Elasticsearch to Tacnode Migration Guide

This guide provides a comprehensive, step-by-step approach for migrating data and applications from Elasticsearch (ES) to Tacnode. It covers environment preparation, data export/import, schema design, application refactoring, best practices, and troubleshooting. All instructions are written in clear, native English for maximum readability.

Overview

Elasticsearch is a distributed, RESTful search engine widely used for full-text search, log analytics, and real-time data analysis. Tacnode is a distributed, relational, and semi-structured database platform.

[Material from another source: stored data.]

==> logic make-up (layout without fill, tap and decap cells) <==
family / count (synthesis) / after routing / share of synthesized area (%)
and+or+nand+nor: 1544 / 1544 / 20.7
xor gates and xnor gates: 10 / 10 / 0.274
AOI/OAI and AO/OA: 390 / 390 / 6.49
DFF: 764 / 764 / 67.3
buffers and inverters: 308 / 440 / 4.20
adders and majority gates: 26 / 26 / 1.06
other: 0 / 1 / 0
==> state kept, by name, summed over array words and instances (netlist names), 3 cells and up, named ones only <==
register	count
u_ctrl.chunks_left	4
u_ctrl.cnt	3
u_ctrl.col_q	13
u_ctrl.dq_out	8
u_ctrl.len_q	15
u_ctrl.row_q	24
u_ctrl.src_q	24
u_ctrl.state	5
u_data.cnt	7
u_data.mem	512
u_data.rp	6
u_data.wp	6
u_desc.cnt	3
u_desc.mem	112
`config.mk`:
```
export PLATFORM = sky130hd
export DESIGN_NAME = prescaled_timer_channel
export DESIGN_NICKNAME = d
export VERILOG_FILES = /design/src/rtl/prescaled_timer_channel.sv
export SDC_FILE = /design/constraint.sdc
export NUM_CORES = 1
export LEC_CHECK = 0
export ABC_AREA = 1
export BUFFER_PORTS_ARGS = -buffer_cell sky130_fd_sc_hd__buf_2
export CAP_MARGIN = 20
export CELL_PAD_IN_SITES_DETAIL_PLACEMENT = 1
export CELL_PAD_IN_SITES_GLOBAL_PLACEMENT = 2
export CORE_UTILIZATION = 27
export CTS_CLUSTER_DIAMETER = 40
export CTS_CLUSTER_SIZE = 8
export DETAILED_ROUTE_END_ITERATION = 8
export GPL_ROUTABILITY_DRIVEN = 0
export GPL_TIMING_DRIVEN = 0
export HOLD_SLACK_MARGIN = 0.03
export MAX_ROUTING_LAYER = met4
export PLACE_DENSITY_LB_ADDON = 0.05
export SLEW_MARGIN = 20
export SYNTH_ARGS = -nofsm -noshare
export SYNTH_HDL_FRONTEND = slang
export SYNTH_SLANG_ARGS = --single-unit
```
`constraint.sdc`:
```
create_clock -name clk -period 4.6 [get_ports clk]
set_input_delay 0.92 -clock clk [delete_from_list [all_inputs] [get_ports clk]]
set_output_delay 0.92 -clock clk [all_outputs]
set_load 0.01 [all_outputs]
```
File: src/rtl/hazard_control.sv
module hazard_control
  import hazard_pkg::*;
(
  input  hitInfo_t    hits,
  output opSel_e      selA,
  output opSel_e      selB,
  output ctrlStrobe_t strobe,
  output logic        stallFront,
  output logic        exBubble
);

  always_comb begin
    if (hits.memHit[0])     selA = SEL_MEM;
    else if (hits.wbHit[0]) selA = SEL_WB;
    else                    selA = SEL_RF;
  end

  always_comb begin
    if (hits.useImm)        selB = SEL_IMM;
    else if (hits.memHit[1]) selB = SEL_MEM;
    else if (hits.wbHit[1])  selB = SEL_WB;
    else                     selB = SEL_RF;
  end

  assign stallFront          = hits.loadHit;
  assign strobe.insertBubble = hits.loadHit;
  assign exBubble            = !hits.exValid;

endmodule

File: src/rtl/fwd_interlock_top.sv
module fwd_interlock_top
  import hazard_pkg::*;
#(
  parameter int REG_W = 5
) (
  input  logic             clk,
  input  logic             rst_n,
  input  logic             decValid,
  input  logic [REG_W-1:0] decSrcA,
  input  logic [REG_W-1:0] decSrcB,
  input  logic [REG_W-1:0] decDst,
  input  logic             decWrEn,
  input  logic             decIsLoad,
  input  logic             decUseImm,
  input  logic [REG_W-1:0] memDst,
  input  logic             memWrEn,
  input  logic             memValid,
  input  logic [REG_W-1:0] wbDst,
  input  logic             wbWrEn,
  input  logic             wbValid,
  output logic [1:0]       selOpA,
  output logic [1:0]       selOpB,
  output logic             stallFront,
  output logic             exBubble
);

  hitInfo_t    hits;
  ctrlStrobe_t strobe;
  opSel_e      selA, selB;

  hazard_datapath #(.REG_W(REG_W)) dp_i (
    .clk(clk), .rst_n(rst_n),
    .decValid(decValid), .decSrcA(decSrcA), .decSrcB(decSrcB),
    .decDst(decDst), .decWrEn(decWrEn), .decIsLoad(decIsLoad),
    .decUseImm(decUseImm),
    .memDst(memDst), .memWrEn(memWrEn), .memValid(memValid),
    .wbDst(wbDst), .wbWrEn(wbWrEn), .wbValid(wbValid),
    .strobe(strobe), .hits(hits)
  );

  hazard_control ctl_i (
    .hits(hits), .selA(selA), .selB(selB), .strobe(strobe),
    .stallFront(stallFront), .exBubble(exBubble)
  );

  assign selOpA = selA;
  assign selOpB = selB;

endmodule

File: config.mk
export PLATFORM = sky130hd
export DESIGN_NAME = fwd_interlock_top
export DESIGN_NICKNAME = d
export VERILOG_FILES = /design/src/rtl/hazard_pkg.sv /design/src/rtl/hazard_datapath.sv /design/src/rtl/hazard_control.sv /design/src/rtl/fwd_interlock_top.sv
export SDC_FILE = /design/constraint.sdc
export NUM_CORES = 1
export LEC_CHECK = 0
export BUFFER_PORTS_ARGS = -buffer_cell sky130_fd_sc_hd__buf_4
export CORE_MARGIN = 2
export CORE_UTILIZATION = 49
export CTS_BUF_LIST = sky130_fd_sc_hd__clkbuf_8
export DETAILED_ROUTE_END_ITERATION = 12
export PLACE_DENSITY = 0.81
export SLEW_MARGIN = 20
export SYNTH_ARGS = -nofsm -noshare
export SYNTH_HDL_FRONTEND = slang
export SYNTH_SLANG_ARGS = --single-unit
File: constraint.sdc
create_clock -name clk -period 1.5 [get_ports clk]
set_input_delay 0 -clock clk [delete_from_list [all_inputs] [get_ports clk]]
set_output_delay 0 -clock clk [all_outputs]
set_load 0.02 [all_outputs]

Migrating from ES to Tacnode enables you to leverage advanced SQL, flexible storage, and robust security features.

Preparation

Environment Requirements

Elasticsearch 6.x or newer
Tacnode database instance
Node.js environment (for export tools)
Network connectivity between ES and Tacnode (preferably internal)

Permissions

Access to the Elasticsearch cluster
Privileges to create databases and tables in Tacnode
Permission to import data into Tacnode

Check cluster health:
curl -X GET "localhost:9200/_cluster/health?pretty"
List all indices:
curl -X GET "localhost:9200/_cat/indices?v"
View index mappings:
curl -X GET "localhost:9200/index_name/_mapping?pretty"
Get index stats:
curl -X GET "localhost:9200/index_name/_stats?pretty"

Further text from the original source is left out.